§ TASK DETAILS:
Copy exactly the stretch of data below from the line with "DFF | 1 | 0.42" through the line with "0.810 | 0.814 |", including both of those lines.
====== RECORDS TO USE ======
### src/rtl/copy_engine_arbiter_if.sv
// Handshake bundle between the draw clients, the copy engine and copy_engine_arbiter.
// The arbiter takes the master modport; clients and the engine model take the slave modport.
interface copy_engine_arbiter_if #(
    parameter int N_REQ = 4,
    parameter int ID_W  = 2
);
    logic [N_REQ-1:0] req;
    logic             hold;
    logic             finished;
    logic             clear_err;
    logic [N_REQ-1:0] grant;
    logic [ID_W-1:0]  grant_id;
    logic             copy_start;
    logic             copy_enable;
    logic [N_REQ-1:0] done;
    logic             busy;
    logic             timeout_err;
    logic [ID_W-1:0]  err_id;

    modport master (
        input  req, hold, finished, clear_err,
        output grant, grant_id, copy_start, copy_enable, done, busy, timeout_err, err_id
    );

    modport slave (
        output req, hold, finished, clear_err,
        input  grant, grant_id, copy_start, copy_enable, done, busy, timeout_err, err_id
    );
endinterface

### src/rtl/copy_engine_arbiter.sv
// Round-robin owner of the shared background/sprite copy engine: grants one draw client at a
// time, pulses copy_start, waits for finished (or aborts on timeout) and pulses done back.
module copy_engine_arbiter #(
    parameter int               N_REQ   = 4,
    parameter int               ID_W    = 2,
    parameter int               TO_W    = 20,
    parameter logic [TO_W-1:0]  TIMEOUT = 20'd833333
) (
    input  logic                   clock,
    input  logic                   reset,
    copy_engine_arbiter_if.master  bus
);

    typedef enum logic [1:0] {
        IDLE    = 2'd0,
        START   = 2'd1,
        BUSY    = 2'd2,
        RELEASE = 2'd3
    } state_t;

    localparam logic [TO_W-1:0] TO_LAST = TIMEOUT - TO_W'(1);

    // Search starts just after the last winner so a requester that keeps req high goes to the back.
    function automatic logic [ID_W-1:0] pick_winner(input logic [N_REQ-1:0] r,
                                                    input logic [ID_W-1:0]  p);
        logic [ID_W-1:0] w;
        logic [ID_W-1:0] idx;
        logic            found;
        w     = '0;
        found = 1'b0;
        for (int i = 1; i <= N_REQ; i++) begin
            idx = ID_W'((int'(p) + i) % N_REQ);
            if (!found && r[idx]) begin
                w     = idx;
                found = 1'b1;
            end
        end
        return w;
    endfunction

    function automatic logic [N_REQ-1:0] onehot(input logic [ID_W-1:0] id);
        logic [N_REQ-1:0] v;
        v     = '0;
        v[id] = 1'b1;
        return v;
    endfunction

    state_t           state_p0, state_p1;
    logic [ID_W-1:0]  ptr_p0, ptr_p1;
    logic [TO_W-1:0]  cnt_p0, cnt_p1;
    logic [N_REQ-1:0] grant_p0, grant_p1;
    logic [ID_W-1:0]  gid_p0, gid_p1;
    logic [N_REQ-1:0] done_p0, done_p1;
    logic             err_p0, err_p1;
    logic [ID_W-1:0]  eid_p0, eid_p1;
    logic             start_p1, enable_p1, busy_p1;
    logic [ID_W-1:0]  winner;

    assign winner = pick_winner(bus.req, ptr_p1);

    // Stage p0: next-state and next-output decode
    always_comb begin
        state_p0 = state_p1;
        ptr_p0   = ptr_p1;
        cnt_p0   = cnt_p1;
        grant_p0 = grant_p1;
        gid_p0   = gid_p1;
        done_p0  = '0;
        err_p0   = err_p1 & ~bus.clear_err;
        eid_p0   = eid_p1;

        case (state_p1)
            IDLE: begin
                if (!bus.hold && (bus.req != '0)) begin
                    grant_p0 = onehot(winner);
                    gid_p0   = winner;
                    ptr_p0   = winner;
                    state_p0 = START;
                end
            end
            START: begin
                cnt_p0   = '0;
                state_p0 = BUSY;
            end
            BUSY: begin
                cnt_p0 = cnt_p1 + TO_W'(1);
                if (bus.finished) begin
                    done_p0  = onehot(gid_p1);
                    grant_p0 = '0;
                    state_p0 = RELEASE;
                end else if (cnt_p1 == TO_LAST) begin
                    // An abort sets the flag even when clear_err is high in the same cycle.
                    err_p0   = 1'b1;
                    eid_p0   = gid_p1;
                    done_p0  = onehot(gid_p1);
                    grant_p0 = '0;
                    state_p0 = RELEASE;
                end
            end
            RELEASE: begin
                state_p0 = IDLE;
            end
            default: begin
                state_p0 = IDLE;
            end
        endcase
    end

    // Stage p1: every output comes straight from a flop
    always_ff @(posedge clock or posedge reset) begin
        if (reset) begin
            state_p1  <= IDLE;
            ptr_p1    <= ID_W'(N_REQ - 1);
            cnt_p1    <= '0;
            grant_p1  <= '0;
            gid_p1    <= '0;
            done_p1   <= '0;
            err_p1    <= 1'b0;
            eid_p1    <= '0;
            start_p1  <= 1'b0;
            enable_p1 <= 1'b0;
            busy_p1   <= 1'b0;
        end else begin
            state_p1  <= state_p0;
            ptr_p1    <= ptr_p0;
            cnt_p1    <= cnt_p0;
            grant_p1  <= grant_p0;
            gid_p1    <= gid_p0;
            done_p1   <= done_p0;
            err_p1    <= err_p0;
            eid_p1    <= eid_p0;
            start_p1  <= (state_p0 == START);
            enable_p1 <= (state_p0 == START) || (state_p0 == BUSY);
            busy_p1   <= (state_p0 != IDLE);
        end
    end

    assign bus.grant       = grant_p1;
    assign bus.grant_id    = gid_p1;
    assign bus.copy_start  = start_p1;
    assign bus.copy_enable = enable_p1;
    assign bus.done        = done_p1;
    assign bus.busy        = busy_p1;
    assign bus.timeout_err = err_p1;
    assign bus.err_id      = eid_p1;

endmodule

### src/flat_wrapper.sv
// flat-port wrapper written by rule: the top's interface ports become plain ports
module copy_engine_arbiter_flat 
#(
    parameter int               N_REQ   = 4,
    parameter int               ID_W    = 2,
    parameter int               TO_W    = 20,
    parameter logic [TO_W-1:0]  TIMEOUT = 20'd833333
)
  (clock, reset, bus_req, bus_hold, bus_finished, bus_clear_err, bus_grant, bus_grant_id, bus_copy_start, bus_copy_enable, bus_done, bus_busy, bus_timeout_err, bus_err_id);
  copy_engine_arbiter_if #(.N_REQ(N_REQ), .ID_W(ID_W)) bus_i ();
  input  logic clock;
  input  logic reset;
  input wire logic [$bits(bus_i.req)-1:0] bus_req;
  input wire logic [$bits(bus_i.hold)-1:0] bus_hold;
  input wire logic [$bits(bus_i.finished)-1:0] bus_finished;
  input wire logic [$bits(bus_i.clear_err)-1:0] bus_clear_err;
  output wire logic [$bits(bus_i.grant)-1:0] bus_grant;
  output wire logic [$bits(bus_i.grant_id)-1:0] bus_grant_id;
  output wire logic [$bits(bus_i.copy_start)-1:0] bus_copy_start;
  output wire logic [$bits(bus_i.copy_enable)-1:0] bus_copy_enable;
  output wire logic [$bits(bus_i.done)-1:0] bus_done;
  output wire logic [$bits(bus_i.busy)-1:0] bus_busy;
  output wire logic [$bits(bus_i.timeout_err)-1:0] bus_timeout_err;
  output wire logic [$bits(bus_i.err_id)-1:0] bus_err_id;
  assign bus_i.req = bus_req;
  assign bus_i.hold = bus_hold;
  assign bus_i.finished = bus_finished;
  assign bus_i.clear_err = bus_clear_err;
  assign bus_grant = bus_i.grant;
  assign bus_grant_id = bus_i.grant_id;
  assign bus_copy_start = bus_i.copy_start;
  assign bus_copy_enable = bus_i.copy_enable;
  assign bus_done = bus_i.done;
  assign bus_busy = bus_i.busy;
  assign bus_timeout_err = bus_i.timeout_err;
  assign bus_err_id = bus_i.err_id;
  copy_engine_arbiter #(.N_REQ(N_REQ), .ID_W(ID_W), .TO_W(TO_W), .TIMEOUT(TIMEOUT)) u_core (.clock(clock), .reset(reset), .bus(bus_i));
endmodule
### config.mk
export PLATFORM = sky130hd
export DESIGN_NAME = copy_engine_arbiter_flat
export DESIGN_NICKNAME = d
export VERILOG_FILES = /design/src/rtl/copy_engine_arbiter_if.sv /design/src/rtl/copy_engine_arbiter.sv /design/src/flat_wrapper.sv
export SDC_FILE = /design/constraint.sdc
export NUM_CORES = 1
export LEC_CHECK = 0
export CORE_ASPECT_RATIO = 1.75
export CORE_MARGIN = 4
export CORE_UTILIZATION = 55
export DETAILED_ROUTE_END_ITERATION = 7
export PLACE_DENSITY_LB_ADDON = 0.15
export SLEW_MARGIN = 25
export SYNTH_ARGS = -nofsm -noshare
export SYNTH_HDL_FRONTEND = slang
export SYNTH_SLANG_ARGS = --single-unit
### constraint.sdc
create_clock -name clock -period 2.7 [get_ports clock]
set_clock_uncertainty 0.15 [all_clocks]
set_input_delay 0.27 -clock clock [delete_from_list [all_inputs] [get_ports clock]]
set_output_delay 0.27 -clock clock [all_outputs]
set_load 0.01 [all_outputs]
* Word level (Yosys, flattened, before mapping) *
Index checks and enable logic that the tools add are counted.

storage, ports and cells
  output and inout port bits = 16
  input bits = 9
  register bits after elaboration = 40
  logic and storage cells = 88

operators by class
  eq/ne operators = 8
  mux-type cells = 34
  reductions and logical operators = 19
  bitwise gates (word level) = 3
  magnitude comparators = 8
  add/sub/neg operators = 5

operators with widths
  operator                                                               number
  20-bit one-hot mux with 2 select lines                                 1
  4-bit two-way mux                                                      6
  20-bit by 1-bit adder with 20-bit output, second input constant        1
  20-bit == test, second input constant                                  1
  2-bit by 3-bit < comparator with 1-bit output, second input constant   6
  2-bit two-way mux                                                      7
  1-bit two-way mux                                                      12
  1-bit binary-select mux with 2-bit select                              4
  2-bit one-hot mux with 4 select lines                                  1
  4-bit one-hot mux with 2 select lines                                  1
  2-bit == test, second input constant                                   3
  1-bit logical AND                                                      6
  3-bit AND reduction                                                    2
  2-bit nonzero test                                                     3
  2-bit by 1-bit adder with 2-bit output, second input constant          2
  2-bit adder, second input constant                                     2
  1-bit demux with 2-bit select                                          2
  2-bit by 1-bit == test with 1-bit output, second input constant        2
  2-bit by 1-bit >= comparator with 1-bit output, second input constant  2
  1-bit logical NOT                                                      4
  4-bit nonzero test                                                     1
  3-bit by 2-bit != test with 1-bit output, second input constant        1
  2-bit logical NOT                                                      1
  2-bit by 1-bit != test with 1-bit output, second input constant        1
  4 further kinds                                                        5

* Depth between registers and ports, before layout *
  word-level depth = 19
  depth in mapped cells = 8
  gate-level depth less buffers = 8

* Worst setup path before layout *
No wires, ideal clock.

  kind = register to register
  from = register u_core.state_p1[0]
  to = register u_core.cnt_p1[19]
  arrival time = 2,160 ps
  slack = 313 ps
  cell stages (with the launch flop) = 9
  path buffers = 2
  data required time = 2,473 ps
  path through = dfrtp_1 inv_1 ha_1 buf_4 nand4_2 or4_1 buf_2 or4_1 a21oi_1

between the ends
  longest elaborated chain between the ends = 2
  elaborated cells on any way between the ends = 4
  those cells by class = 2 x eq/ne; 1 x mux; 1 x reduce/logical

RTL lines
  item                                                                          line                        source
  start, declared                                                               copy_engine_arbiter.sv:48   state_t state_p0, state_p1;
  start signal, assigned                                                        copy_engine_arbiter.sv:124  state_p1 <= state_p0;
  2-bit == test or 2-bit by 1-bit == test with 1-bit output (tied branches)     copy_engine_arbiter.sv:72   case (state_p1)
  20-bit one-hot mux with 2 select lines or 2-bit nonzero test (tied branches)  n/a
  end signal, assigned                                                          copy_engine_arbiter.sv:126  cnt_p1 <= cnt_p0;
  end, declared                                                                 copy_engine_arbiter.sv:50   logic [TO_W-1:0] cnt_p0, cnt_p1;

Several ways; a longest one is shown, not always the timed one.
A chain may end at the register's enable or synchronous reset.

* Final worst setup path *
  from = register u_core.cnt_p1[0]
  to = register u_core.enable_p1 (netlist: u_core.bus.copy_enable)

between the ends
  longest elaborated chain between the ends = 6
  elaborated cells on any way between the ends = 7
  those cells by class = 3 x eq/ne; 3 x mux; 1 x reduce/logical

RTL lines
  item                                                                       line                        source
  20-bit == test (*)                                                         copy_engine_arbiter.sv:91   end else if (cnt_p1 == TO_LAST) begin
  2-bit two-way mux (*)                                                      copy_engine_arbiter.sv:91
  2-bit two-way mux (*)                                                      copy_engine_arbiter.sv:87   if (bus.finished) begin
  2-bit one-hot mux with 4 select lines (*)                                  copy_engine_arbiter.sv:72
  2-bit by 1-bit == test with 1-bit output or 2-bit == test (tied branches)  copy_engine_arbiter.sv:133  enable_p1 <= (state_p0 == START) || (state_p0 == BUSY);
  1-bit logical OR (*)                                                       copy_engine_arbiter.sv:133
  end signal, assigned                                                       copy_engine_arbiter.sv:133
  end, declared                                                              copy_engine_arbiter.sv:56   logic start_p1, enable_p1, busy_p1;

Mark *: on every way between the ends. The rest lies on a longest branch, timed or not.

==> flow_metrics.py <==
metrics = {
    "floorplanning": {
        "die_width_um": 53.5,
        "floorplan.rows": 28,
        "number_of_top_level_pins": 25,
        "initial_utilization_pct": 58.1,
        "dieArea_mm2": 0.00469,
        "die-height_um": 87.7,
        "coreArea_mm2": 0.00343,
    },
    "cts": {
        "cts_hold_buf": 0,
        "tritoncts": "done",
        "cts_inserted_buffers": 5,
        "clock_latency_ns": 0.29,
        "clock_sink_count": 40,
        "h_tree_depth": 2,
        "cts_buffer_depth": 2,
        "cts_resized": 0,
        "cts.reportedPaths.clkPinSlew_ns": 0.07,
        "postCtsSetupBuffers": 0,
        "clockRootBuffer": "sky130_fd_sc_hd__clkbuf_8",
    },
    "outcome": {
        "result_of_the_run": "finished clean",
    },
    "drt": {
        "detailedRoute.firstIterationViolations": 41,
        "avgViaCountPerCell": 6.11,
        "detailroute.via_count": 1663,
        "post_drt_wl_per_cell_um": 16.0,
        "route.detailed.drc": 0,
        "antenna_violating_nets_post_route": 0,
        "wl_um": 4340,
        "drt_first_pass_iters": 4,
    },
    "pwr": {
        "p_switching_mw": 0.729,
        "power_switching_share_pct": 36.6,
        "total_leakage_power_nw": 0.993,
        "total_power_mw": 1.99,
        "pwr-share-comb_pct": 40.6,
        "worst_ir_drop_vdd_uv": 588,
        "cellPowerDensity_mw_per_mm2": 839,
        "clock_power_share_pct": 18.6,
        "seqPwrFrac_pct": 40.8,
        "internal_power_mw": 1.26,
    },
    "placed_design": {
        "place_congestion": 0.800,
        "post-place-ws_ns": 0.247,
        "dp_hpwl_um": 3290,
        "port-buffer-count": 24,
    },
    "sta": {
        "setup_ws_ns": 0.204,
        "final_hold_violation_count": 0,
        "whs_ns": 0.245,
        "worstMarginPinSlew_ns": 0.516,
        "worst_slew_margin_rel_pct": 65.4,
        "grt_setup_unrepaired": "no",
        "setup_tns_ns": 0,
        "timing.final.max_slew_violations": 0,
        "final-setup-viol-count": 0,
        "layout_worst_path_cycle_share_pct": 92.5,
        "max_clock_freq_ghz": 0.401,
        "timing.final.crit_period_ns": 2.50,
    },
    "finish": {
        "final_layout_size_suffix_gt1_share_pct": 10.6,
        "num_antenna_cells": 0,
        "design.final.nets": 241,
        "syn2layout_area_growth_pct": 18.9,
        "most-common-layout-cells": "sky130_fd_sc_hd__dfrtp_1, sky130_fd_sc_hd__clkdlybuf4s50_1, sky130_fd_sc_hd__o21ai_0, sky130_fd_sc_hd__a21oi_1, sky130_fd_sc_hd__nor2_1",
        "finalCoreUtilization_pct": 69.1,
        "final_common_cell": "sky130_fd_sc_hd__dfrtp_1",
    },
    "critical_path": {
        "crit_buf_inv": 1,
        "crit_path_top_delay_cell": "sky130_fd_sc_hd__or4bb_1",
        "crit_path_max_fanout": 6,
        "crit_type": "reg2reg",
        "endpoint_kind": "flop",
        "crit_path_cell_trace": "inv_1, ha_1, or4bb_1, nor4_1, a21oi_1, a21o_1, ha_1",
        "cp.arrival_ns": 2.52,
        "setup.worst_path.start_class": "flop",
        "cp.required_ns": 2.72,
        "path_common_cell": "sky130_fd_sc_hd__ha_1",
        "cp_slowest_stage_delay_ns": 0.49,
        "worst_path_dominant_cell_family": "simple AND/OR/NAND/NOR gates",
    },
    "global_route": {
        "first_global_vias": 1632,
        "grt_max_degree": 41,
        "grt_first_pass_wirelength_um": 7240,
        "groute.usage.overall_pct": 21.3,
        "grt.overflow.total": 0,
        "antenna_violations_before_repair": 0,
    },
    "job": {
        "timing.max_cap.violations": 0,
    },
    "synthesis": {
        "synth.cell_area_mm2": 0.00200,
        "ys_ff_latch": 40,
        "synth_ff_type": "sky130_fd_sc_hd__dfrtp_1",
        "ys_seq_area_share_pct": 50.3,
        "warning_count_from_the_yosys_run": 0,
        "synthesis.nets": 212,
        "yosys.cell_types.count": 46,
        "post_synth.cell_area_avg_um2": 10.1,
        "number_of_cells_produced_by_synthesis": 197,
        "number_of_enable_flip_flop_cells_after_synthesis": 0,
        "synthArstFlopShare_pct": 100,
    },
    "min_path": {
        "min_path_type": "in2async",
    },
}
layout make-up:
type                       count  area (um2)
clock buffer                   7        76.3
inverter                      12        45.0
clock inverter                 1        5.00
tap                           45        56.3
fill                         301        1060
sequential                    40        1000
timing repair buffer          27         263
multi-input combinational    140         923
layer usage:
metal / GRT usage [%] / part of all wire [%]
met1: 20.2 / 35
met2: 41.3 / 60
met3: 4.60 / 3.9
met4: 9.07 / 1.7
met5: 0 / 0
worst reg2reg max path, delay by kind of cell (launching register included):
family | cells | cell delay [ns]
DFF | 1 | 0.42
AOI/OAI and AO/OA | 2 | 0.45
adders and majority gates | 2 | 0.45
and+or+nand+nor | 2 | 0.80
buffers and inverters | 1 | 0.11
power groups by stage:
| stage | clock network [mW] | registers [mW] | logic, mW |
|---|---|---|---|
| after CTS | 0.384 | 0.810 | 0.814 |
| final | 0.371 | 0.812 | 0.808 |
| after global placement | 0 | 0.811 | 0.774 |
| after global routing | 0.409 | 0.825 | 0.904 |
| after detailed placement | 0 | 0.821 | 0.808 |
| after floorplan | 0 | 0.828 | 0.491 |
through the flow:
| step | area [um2] | cells |
|---|---|---|
| 4_1_cts | 2370 | 272 |
| 3_5_place_dp | 2290 | 264 |
| 6_report | 2370 | 272 |
| 2_1_floorplan | 2000 | 197 |
| 3_3_place_gp | 2290 | 264 |
| 5_1_grt | 2370 | 272 |
path summary, 6_finish.rpt:
path | slack, ns | endpoint | startpoint | depth (start not counted)
worst max-delay path | 0.20 | u_core.bus.copy_enable | u_core.cnt_p1[0] | 7
worst min-delay path | 0.24 | u_core.cnt_p1[16] | reset | 3
worst max register to register | 0.20 | u_core.bus.copy_enable | u_core.cnt_p1[0] | 7
worst min register to register | 0.34 | u_core.bus.grant[3] | u_core.bus.grant[3] | 1
max in group asynchronous | 1.78 | u_core.ptr_p1[0] | reset | 3
min in group clock | 0.34 | u_core.bus.grant[3] | u_core.bus.grant[3] | 1
Yosys cell counts (2+ instances only):
cell / number / area [um2]
sky130_fd_sc_hd__o221ai_1: 2 / 17.5
sky130_fd_sc_hd__or3_2: 4 / 30.0
sky130_fd_sc_hd__dfstp_2: 2 / 52.6
sky130_fd_sc_hd__xnor2_1: 3 / 26.3
sky130_fd_sc_hd__clkbuf_1: 3 / 11.3
sky130_fd_sc_hd__or4bb_1: 2 / 22.5
sky130_fd_sc_hd__nand2_1: 9 / 33.8
sky130_fd_sc_hd__nor2b_1: 3 / 18.8
sky130_fd_sc_hd__inv_1: 12 / 45.0
sky130_fd_sc_hd__nand2b_1: 7 / 43.8
sky130_fd_sc_hd__nor4_1: 2 / 12.5
sky130_fd_sc_hd__xor2_1: 4 / 35.0
sky130_fd_sc_hd__mux2_2: 3 / 33.8
sky130_fd_sc_hd__and3_1: 2 / 12.5
sky130_fd_sc_hd__nor2_1: 13 / 48.8
sky130_fd_sc_hd__o31ai_1: 3 / 22.5
sky130_fd_sc_hd__or4_1: 2 / 15.0
sky130_fd_sc_hd__a21oi_1: 14 / 70.1
sky130_fd_sc_hd__ha_1: 6 / 75.1
sky130_fd_sc_hd__dfrtp_1: 38 / 951
sky130_fd_sc_hd__or3_1: 3 / 18.8
sky130_fd_sc_hd__a32o_1: 4 / 40.0
sky130_fd_sc_hd__o21ai_0: 16 / 80.1
sky130_fd_sc_hd__nor3_1: 5 / 25.0
sky130_fd_sc_hd__nand4_1: 3 / 18.8
sky130_fd_sc_hd__nand3_1: 12 / 60.1
sequential cells by signal, summed over array words and instances (netlist names):
register	flops
u_core.bus.done	4
u_core.cnt_p1	20
u_core.state_p1	2
u_core.bus.err_id	2
u_core.ptr_p1	2
u_core.bus.copy_start	1
u_core.bus.copy_enable	1
u_core.bus.grant_id	2
u_core.bus.grant	4
u_core.bus.busy	1
u_core.bus.timeout_err	1
cells by family after synthesis:
group,Yosys count,synth area share [%]
simple gates,78,23.3
compound gates,46,14.4
flops,40,50.3
buf+inv,17,3.45
xor+xnor,7,3.07
fa+ha+maj,6,3.76
mux,3,1.69
(Power assumes the default switching activity.)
======
§ SOLUTION TO THIS EXERCISE:
DFF | 1 | 0.42
AOI/OAI and AO/OA | 2 | 0.45
adders and majority gates | 2 | 0.45
and+or+nand+nor | 2 | 0.80
buffers and inverters | 1 | 0.11
power groups by stage:
| stage | clock network [mW] | registers [mW] | logic, mW |
|---|---|---|---|
| after CTS | 0.384 | 0.810 | 0.814 |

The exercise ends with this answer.